A randomized controlled clinical trial depicted significant improvements in the severity of obstructive sleep apnea among patients with varying levels of apnea-hypopnea index (AHI4) with the use of a combination of the norepinephrine reuptake inhibitor Atomoxetine and the antimuscarinic Aroxybutynin (AD109) over a four-week treatment period. Joseph Ojile et al. sought to assess the tolerability, safety, and effectiveness of two different doses of AD109 (75/2.5 mg and 75/5 mg) and 75 mg Atomoxetine (monotherapy) when administered over four weeks in patients with obstructive sleep apnea.

The trial enrolled patients with obstructive sleep apnea and AHI4 ranging from 10 to 45 (defined as a 4% desaturation for hypopneas).
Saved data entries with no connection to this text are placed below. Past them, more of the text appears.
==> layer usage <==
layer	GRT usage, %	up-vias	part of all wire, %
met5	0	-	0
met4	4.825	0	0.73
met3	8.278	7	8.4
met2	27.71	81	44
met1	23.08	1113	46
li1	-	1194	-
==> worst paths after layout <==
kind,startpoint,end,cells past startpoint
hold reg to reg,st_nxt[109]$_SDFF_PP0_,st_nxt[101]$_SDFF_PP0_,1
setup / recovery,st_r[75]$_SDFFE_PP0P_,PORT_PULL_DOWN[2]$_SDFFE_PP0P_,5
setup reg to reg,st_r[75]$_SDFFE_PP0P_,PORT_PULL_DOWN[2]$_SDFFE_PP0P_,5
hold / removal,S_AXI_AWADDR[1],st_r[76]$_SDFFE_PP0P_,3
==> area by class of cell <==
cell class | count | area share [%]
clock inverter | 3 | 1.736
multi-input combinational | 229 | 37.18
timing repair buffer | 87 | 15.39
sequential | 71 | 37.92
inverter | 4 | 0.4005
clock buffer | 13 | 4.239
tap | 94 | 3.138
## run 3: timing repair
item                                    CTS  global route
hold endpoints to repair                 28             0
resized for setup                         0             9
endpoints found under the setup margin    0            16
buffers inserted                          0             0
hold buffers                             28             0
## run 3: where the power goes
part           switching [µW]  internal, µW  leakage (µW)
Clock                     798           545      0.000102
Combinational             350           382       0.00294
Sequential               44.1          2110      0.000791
## config.mk

```make
export PLATFORM = sky130hd
export DESIGN_NAME = aad_core
export DESIGN_NICKNAME = d
export VERILOG_FILES = /design/src/aad_alu.v /design/src/aad_core.v
export VERILOG_INCLUDE_DIRS = /design/src /design/src/src
export SDC_FILE = /design/constraint.sdc
export NUM_CORES = 1
export LEC_CHECK = 0
export ABC_AREA = 1
export BUFFER_PORTS_ARGS = -buffer_cell sky130_fd_sc_hd__clkbuf_2
export CELL_PAD_IN_SITES_DETAIL_PLACEMENT = 1
export CELL_PAD_IN_SITES_GLOBAL_PLACEMENT = 1
export CORE_ASPECT_RATIO = 1.2
export CORE_UTILIZATION = 31
export CTS_CLUSTER_SIZE = 8
export DETAILED_ROUTE_END_ITERATION = 12
export PLACE_DENSITY = 0.76
export REMOVE_ABC_BUFFERS = 1
export SYNTH_ARGS = -nofsm -noshare
export SYNTH_HDL_FRONTEND = slang
export SYNTH_SLANG_ARGS = --single-unit
```

## constraint.sdc

```tcl
create_clock -name i_core_clk -period 3.75 [get_ports i_core_clk]
set_input_delay 0.5625 -clock i_core_clk [delete_from_list [all_inputs] [get_ports i_core_clk]]
set_output_delay 0.5625 -clock i_core_clk [all_outputs]
set_load 0.01 [all_outputs]
```
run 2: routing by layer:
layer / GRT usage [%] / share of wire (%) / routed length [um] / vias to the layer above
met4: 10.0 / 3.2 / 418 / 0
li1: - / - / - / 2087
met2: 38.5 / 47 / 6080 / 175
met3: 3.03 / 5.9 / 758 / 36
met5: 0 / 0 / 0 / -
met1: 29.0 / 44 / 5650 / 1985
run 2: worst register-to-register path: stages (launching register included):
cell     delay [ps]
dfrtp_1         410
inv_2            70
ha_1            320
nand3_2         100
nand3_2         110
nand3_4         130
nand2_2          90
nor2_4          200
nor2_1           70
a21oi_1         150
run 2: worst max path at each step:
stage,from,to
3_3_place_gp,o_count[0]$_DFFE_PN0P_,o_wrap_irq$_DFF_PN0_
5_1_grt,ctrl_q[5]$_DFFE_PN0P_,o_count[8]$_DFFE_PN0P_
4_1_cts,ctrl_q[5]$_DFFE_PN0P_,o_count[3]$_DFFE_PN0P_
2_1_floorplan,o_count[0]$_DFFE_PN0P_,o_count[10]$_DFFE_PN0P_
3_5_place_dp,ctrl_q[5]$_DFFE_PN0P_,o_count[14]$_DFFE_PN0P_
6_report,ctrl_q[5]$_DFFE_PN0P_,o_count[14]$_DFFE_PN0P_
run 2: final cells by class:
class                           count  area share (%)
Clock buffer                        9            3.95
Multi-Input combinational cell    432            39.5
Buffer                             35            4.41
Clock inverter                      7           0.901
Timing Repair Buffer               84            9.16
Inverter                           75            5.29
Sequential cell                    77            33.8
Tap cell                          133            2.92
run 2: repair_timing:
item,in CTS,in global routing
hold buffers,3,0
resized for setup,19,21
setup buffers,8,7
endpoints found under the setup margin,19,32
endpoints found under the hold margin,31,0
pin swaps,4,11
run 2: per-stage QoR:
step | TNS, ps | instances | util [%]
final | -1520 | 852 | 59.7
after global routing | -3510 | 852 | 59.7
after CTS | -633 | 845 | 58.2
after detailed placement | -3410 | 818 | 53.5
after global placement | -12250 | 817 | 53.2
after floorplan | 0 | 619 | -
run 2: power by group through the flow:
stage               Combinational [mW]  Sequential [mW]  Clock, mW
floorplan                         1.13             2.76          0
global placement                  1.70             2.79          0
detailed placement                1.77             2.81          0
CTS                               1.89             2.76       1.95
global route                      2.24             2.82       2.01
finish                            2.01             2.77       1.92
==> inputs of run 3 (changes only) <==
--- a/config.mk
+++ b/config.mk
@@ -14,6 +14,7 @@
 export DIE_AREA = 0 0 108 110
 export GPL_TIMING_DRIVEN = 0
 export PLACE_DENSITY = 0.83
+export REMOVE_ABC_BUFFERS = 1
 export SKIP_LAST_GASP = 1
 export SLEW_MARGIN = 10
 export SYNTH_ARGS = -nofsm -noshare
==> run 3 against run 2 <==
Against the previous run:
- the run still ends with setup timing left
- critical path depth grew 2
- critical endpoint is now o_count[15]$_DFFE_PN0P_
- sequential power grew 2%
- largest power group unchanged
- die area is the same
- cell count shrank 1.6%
$ cat src/usrt_pkg.sv
// Shared constants and types for the serial port receiver and master transmitter.
package usrt_pkg;

    // Register offsets on the byte-wide register port.
    localparam logic [7:0] OFS_IRQ_CONTROL = 8'h0B;
    localparam logic [7:0] OFS_IRQ_FLAGS = 8'h0C;
    localparam logic [7:0] OFS_RX_STATUS = 8'h18;
    localparam logic [7:0] OFS_TX_BUFFER = 8'h19;
    localparam logic [7:0] OFS_RX_BUFFER = 8'h1A;
    localparam logic [7:0] OFS_IRQ_ENABLE = 8'h8C;
    localparam logic [7:0] OFS_TX_STATUS = 8'h98;
    localparam logic [7:0] OFS_BAUD = 8'h99;

    // Receive status and control fields.
    localparam int RX_PORT_EN_BIT = 7;
    localparam int RX_NINE_SEL_BIT = 6;
    localparam int RX_SINGLE_BIT = 5;
    localparam int RX_CONT_BIT = 4;
    localparam int RX_FRAME_ERR_BIT = 2;
    localparam int RX_OVERRUN_BIT = 1;
    localparam int RX_NINTH_BIT = 0;

    // Transmit status and control fields.
    localparam int TX_CLK_MASTER_BIT = 7;
    localparam int TX_NINE_SEL_BIT = 6;
    localparam int TX_ENABLE_BIT = 5;
    localparam int TX_SYNC_SEL_BIT = 4;
    localparam int TX_HIGH_SPEED_BIT = 2;
    localparam int TX_SHIFT_EMPTY_BIT = 1;
    localparam int TX_NINTH_BIT = 0;

    // Peripheral flag fields.
    localparam int FLAG_RX_BIT = 5;
    localparam int FLAG_TX_BIT = 4;

    // Reset values.
    localparam logic [7:0] RX_STATUS_RESET = 8'h00;
    localparam logic [7:0] TX_STATUS_RESET = 8'h02;
    localparam logic [7:0] BAUD_RESET = 8'h00;
    localparam logic [7:0] IRQ_ENABLE_RESET = 8'h00;
    localparam logic [7:0] IRQ_CONTROL_RESET = 8'h00;

    // Oversampling counts for the asynchronous receiver.
    localparam logic [3:0] RX_MID_TICK = 4'h7;
    localparam logic [3:0] RX_LAST_TICK = 4'hF;

    typedef enum logic [3:0] {
        RX_IDLE = 4'b0001,
        RX_START = 4'b0010,
        RX_DATA = 4'b0100,
        RX_STOP = 4'b1000
    } usrt_rxstate_e;

    typedef struct packed {
        logic frameErr;
        logic ninth;
        logic [7:0] data;
    } usrt_rxword_s;

endpackage
--- config.mk ---
export PLATFORM = sky130hd
export DESIGN_NAME = sap_port
export DESIGN_NICKNAME = d
export VERILOG_FILES = /design/src/hdl/sap_pkg.sv /design/src/hdl/sap_rx_sync.sv /design/src/hdl/sap_port.sv
export SDC_FILE = /design/constraint.sdc
export NUM_CORES = 1
export LEC_CHECK = 0
export BUFFER_PORTS_ARGS = -buffer_cell sky130_fd_sc_hd__buf_2
export CAP_MARGIN = 0
export CORE_MARGIN = 2
export CORE_UTILIZATION = 45
export CTS_BUF_LIST = sky130_fd_sc_hd__clkbuf_16
export CTS_CLUSTER_DIAMETER = 50
export DETAILED_ROUTE_END_ITERATION = 8
export MAX_ROUTING_LAYER = met4
export PLACE_DENSITY = 0.69
export SLEW_MARGIN = 40
export SYNTH_ARGS = -nofsm -noshare
export SYNTH_HDL_FRONTEND = slang
export SYNTH_SLANG_ARGS = --single-unit
--- constraint.sdc ---
create_clock -name aclk -period 2.3 [get_ports aclk]
set_input_delay 0 -clock aclk [delete_from_list [all_inputs] [get_ports aclk]]
set_output_delay 0 -clock aclk [all_outputs]
set_load 0.1 [all_outputs]
--- src/hdl/sap_pkg.sv ---
// Shared constants, register map and field layout of the serial audio port control/status block.
// What this block does
// - Control/status register is 16 bits: upper byte setup, lower byte read-only flags.
// - Visible flags update only while enabled, after first bit of next word.
// - Bypass set: prescaler runs at bus clock; clear: bus clock divided by four.
// - Receive bit order bit clear takes MSB first, set takes LSB first.
// - Receive clock polarity: 1 latches on rising edge, 0 on falling.
// - Receive sync polarity bit: 1 makes sync active low, 0 active high.
// - Receive sync length: 1 gives one bit, 0 gives one word.
// - Early sync starts one bit before data; otherwise with first data bit.
// - Early sync ends after one bit or one word, per length choice.
// - Data ready sets on new receive value; cleared by read or empty queue, resets.
// - Overrun never interrupts; it selects the exception receive vector.
// - Transmit empty set when the holding word moves to the shifter, or while the queue has room; resets set it.
// - Transmit write clears empty when no queue is used; enabled flag interrupts, exception vector on underrun.
// - Overrun sets when a word completes into a full store; word dropped.
// - Overrun clears by reset, or status read then holding read; not by receive disable.
// - Transmit slot with empty holding sets underrun and repeats the last word.
// - Transmit slot is frame sync in normal mode, every slot in network mode.
// - Underrun clears by reset, or status read then transmit holding write.
// - Network mode frame flags set in first slot, cleared at next slot, resets.
// - Receive watermark flag at threshold; cleared by read or disable; full queue drops.
// - Transmit watermark flag below threshold; cleared at threshold; reset sets it.
// - Word size selects 8, 10, 12 or 16 bits, also the word-long sync.
package sap_pkg;
  // ---------------------------------------------------------------------------
  // Register map
  // ---------------------------------------------------------------------------
  localparam logic [3:0]  ADDR_STATUS   = 4'h0;
  localparam logic [3:0]  ADDR_CONFIG   = 4'h4;
  localparam logic [1:0]  RESP_OKAY     = 2'h0;
  localparam logic [1:0]  RESP_SLVERR   = 2'h2;
  // Setup byte positions within the control/status register.
  localparam int B_BYPASS   = 15;
  localparam int B_LSBFIRST = 14;
  localparam int B_RISING   = 13;
  localparam int B_RXDMA    = 12;
  localparam int B_TXDMA    = 11;
  localparam int B_SYNCLOW  = 10;
  localparam int B_SYNCBIT  = 9;
  localparam int B_EARLY    = 8;
  // Status byte positions.
  localparam int F_RDY  = 7;
  localparam int F_TDE  = 6;
  localparam int F_OVR  = 5;
  localparam int F_UND  = 4;
  localparam int F_TFS  = 3;
  localparam int F_RFS  = 2;
  localparam int F_RWM  = 1;
  localparam int F_TWM  = 0;
  // Configuration register positions.
  localparam int C_EN    = 0;
  localparam int C_RXEN  = 1;
  localparam int C_RXQ   = 2;
  localparam int C_TXQ   = 3;
  localparam int C_RIE   = 4;
  localparam int C_TIE   = 5;
  localparam int C_NET   = 6;
  localparam int C_RST   = 7;
  localparam int C_WL    = 8;
  localparam int C_RTHR  = 10;
  localparam int C_TTHR  = 14;
  localparam int CFG_W   = 18;
  // ---------------------------------------------------------------------------
  // Reset values and counts
  // ---------------------------------------------------------------------------
  localparam logic [7:0]       SETUP_RST  = 8'h00;
  localparam logic [7:0]       FLAGS_RST  = 8'h41;
  localparam logic [CFG_W-1:0] CFG_RST    = 18'h2_2000;
  localparam logic [1:0]       FIX_DIV_LAST = 2'h3;
  // Word size in bits for each select code.
  function automatic logic [4:0] sap_word_bits(input logic [1:0] sel);
    case (sel)
      2'h0:    sap_word_bits = 5'h08;
      2'h1:    sap_word_bits = 5'h0a;
      2'h2:    sap_word_bits = 5'h0c;
      default: sap_word_bits = 5'h10;
    endcase
  endfunction : sap_word_bits
endpackage : sap_pkg

--- src/hdl/sap_rx_sync.sv ---
// Receive frame sync shaper: polarity, length and early timing.
`timescale 1ns/100ps
module sap_rx_sync
  import sap_pkg::*;
(
  input  wire logic       aclk,
  input  wire logic       aresetn,
  input  wire logic       bit_en,
  input  wire logic       word_start,
  input  wire logic       bit_length,
  input  wire logic       early,
  input  wire logic       active_low,
  input  wire logic [4:0] word_bits,
  output logic            sync_q
);
  typedef struct packed {
    logic       pending;
    logic       active;
    logic [4:0] cnt;
    logic       sync;
  } sap_sync_type;
  sap_sync_type s_q, s_d;
  logic [4:0]   len_m1;

  // Length minus one: one bit or one full word.
  assign len_m1 = bit_length ? 5'h00 : 5'(word_bits - 5'h01);

  // ---------------------------------------------------------------------------
  // Next state
  // ---------------------------------------------------------------------------
  // Word start marks the lead bit; late sync waits one bit for the data.
  always_comb begin
    s_d = s_q;
    if (bit_en) begin
      if (word_start && early) begin
        s_d.active  = 1'b1;
        s_d.cnt     = len_m1;
        s_d.pending = 1'b0;
      end else if (word_start) begin
        s_d.pending = 1'b1;
      end else if (s_q.pending) begin
        s_d.pending = 1'b0;
        s_d.active  = 1'b1;
        s_d.cnt     = len_m1;
      end else if (s_q.active) begin
        if (s_q.cnt == 5'h00) begin
          s_d.active = 1'b0;
        end else begin
          s_d.cnt = s_q.cnt - 5'h01;
        end
      end
    end
    s_d.sync = s_d.active ^ active_low;
  end

  always_ff @(posedge aclk) begin
    if (!aresetn) begin
      s_q <= '0;
    end else begin
      s_q <= s_d;
    end
  end

  assign sync_q = s_q.sync;

  property p_bit_sync;
    @(posedge aclk) disable iff (!aresetn)
      $rose(s_q.active) && bit_length |-> s_q.cnt == 5'h00;
  endproperty
  a_bit_sync: assert property (p_bit_sync) else $error("bit-length sync loaded with a long count");

  property p_early;
    @(posedge aclk) disable iff (!aresetn)
      bit_en && word_start && early |=> s_q.active;
  endproperty
  a_early: assert property (p_early) else $error("early sync did not start on the lead bit");
endmodule : sap_rx_sync
$ cat config.mk
export PLATFORM = sky130hd
export DESIGN_NAME = crs_top
export DESIGN_NICKNAME = d
export VERILOG_FILES = /design/src/crs_counter.v /design/src/crs_top.v
export VERILOG_INCLUDE_DIRS = /design/src
export SDC_FILE = /design/constraint.sdc
export NUM_CORES = 1
export LEC_CHECK = 0
export BUFFER_PORTS_ARGS = -buffer_cell sky130_fd_sc_hd__clkbuf_2
export CORE_ASPECT_RATIO = 1.1
export CORE_MARGIN = 2
export CORE_UTILIZATION = 55
export CTS_CLUSTER_DIAMETER = 40
export DETAILED_ROUTE_END_ITERATION = 10
export PLACE_DENSITY = 0.74
export SLEW_MARGIN = 20
export SYNTH_ARGS = -nofsm -noshare
export SYNTH_HDL_FRONTEND = slang
export SYNTH_HIERARCHICAL = 1
export SYNTH_SLANG_ARGS = --single-unit
$ cat constraint.sdc
create_clock -name i_clk_sys -period 4.6 [get_ports i_clk_sys]
set_input_delay 0.23 -clock i_clk_sys [delete_from_list [all_inputs] [get_ports i_clk_sys]]
set_output_delay 0.23 -clock i_clk_sys [all_outputs]
set_load 0.005 [all_outputs]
The primary focus of the study was to determine the impact of AD109 compared to placebo on the alteration in AHI4. Additionally, exploratory outcomes included the assessment of patient-reported outcome questionnaires (PROMIS). Overall, 211 volunteers were included in the trial, with 41% of them being female.

The median age was 55 years (with an interquartile range of 48-60), and the BMI was 32.2 kg/m² (with an interquartile range of 28.0-35.2). In the AD109 treatment groups, the AHI4 significantly decreased from a baseline of 20.5 (12.3-27.2) to 10.8 (5.6-18.5) in the 75/2.5 mg dose arm and from 19.4 (13.7-26.4) to 9.5 (6.1-19.3) in the 75/5 mg dose arm. For patients receiving Atomoxetine alone, the AHI4 decreased from 19.0 (11.8-28.8) to 11.8 (5.5-21.5), while the placebo group showed a decrease from 20.1 (11.9-25.9) to 16.3 (11.1-28.9).

As found, 44% of the subjects administered with AD109 experienced a decline in AHI4 higher than 50% from baseline. Notably, patients receiving AD109 75/2.5 mg showed an enhancement in PROMIS fatigue scores. However, Atomoxetine alone resulted in a decrease of higher than 20 minutes in total sleep time in comparison with placebo and AD109. No serious side effects were noted with AD109. Nausea, insomnia, and dry mouth were the most common side effects reported.

Over a four-week treatment period, AD109 demonstrated both objective and subjective improvements in the severity of obstructive sleep apnea among a diverse group of patients with varying levels of AHI4. The findings from the Mariposa trial play a pivotal role in shaping the design of phase 3 trials for AD109 in the treatment of obstructive sleep apnea.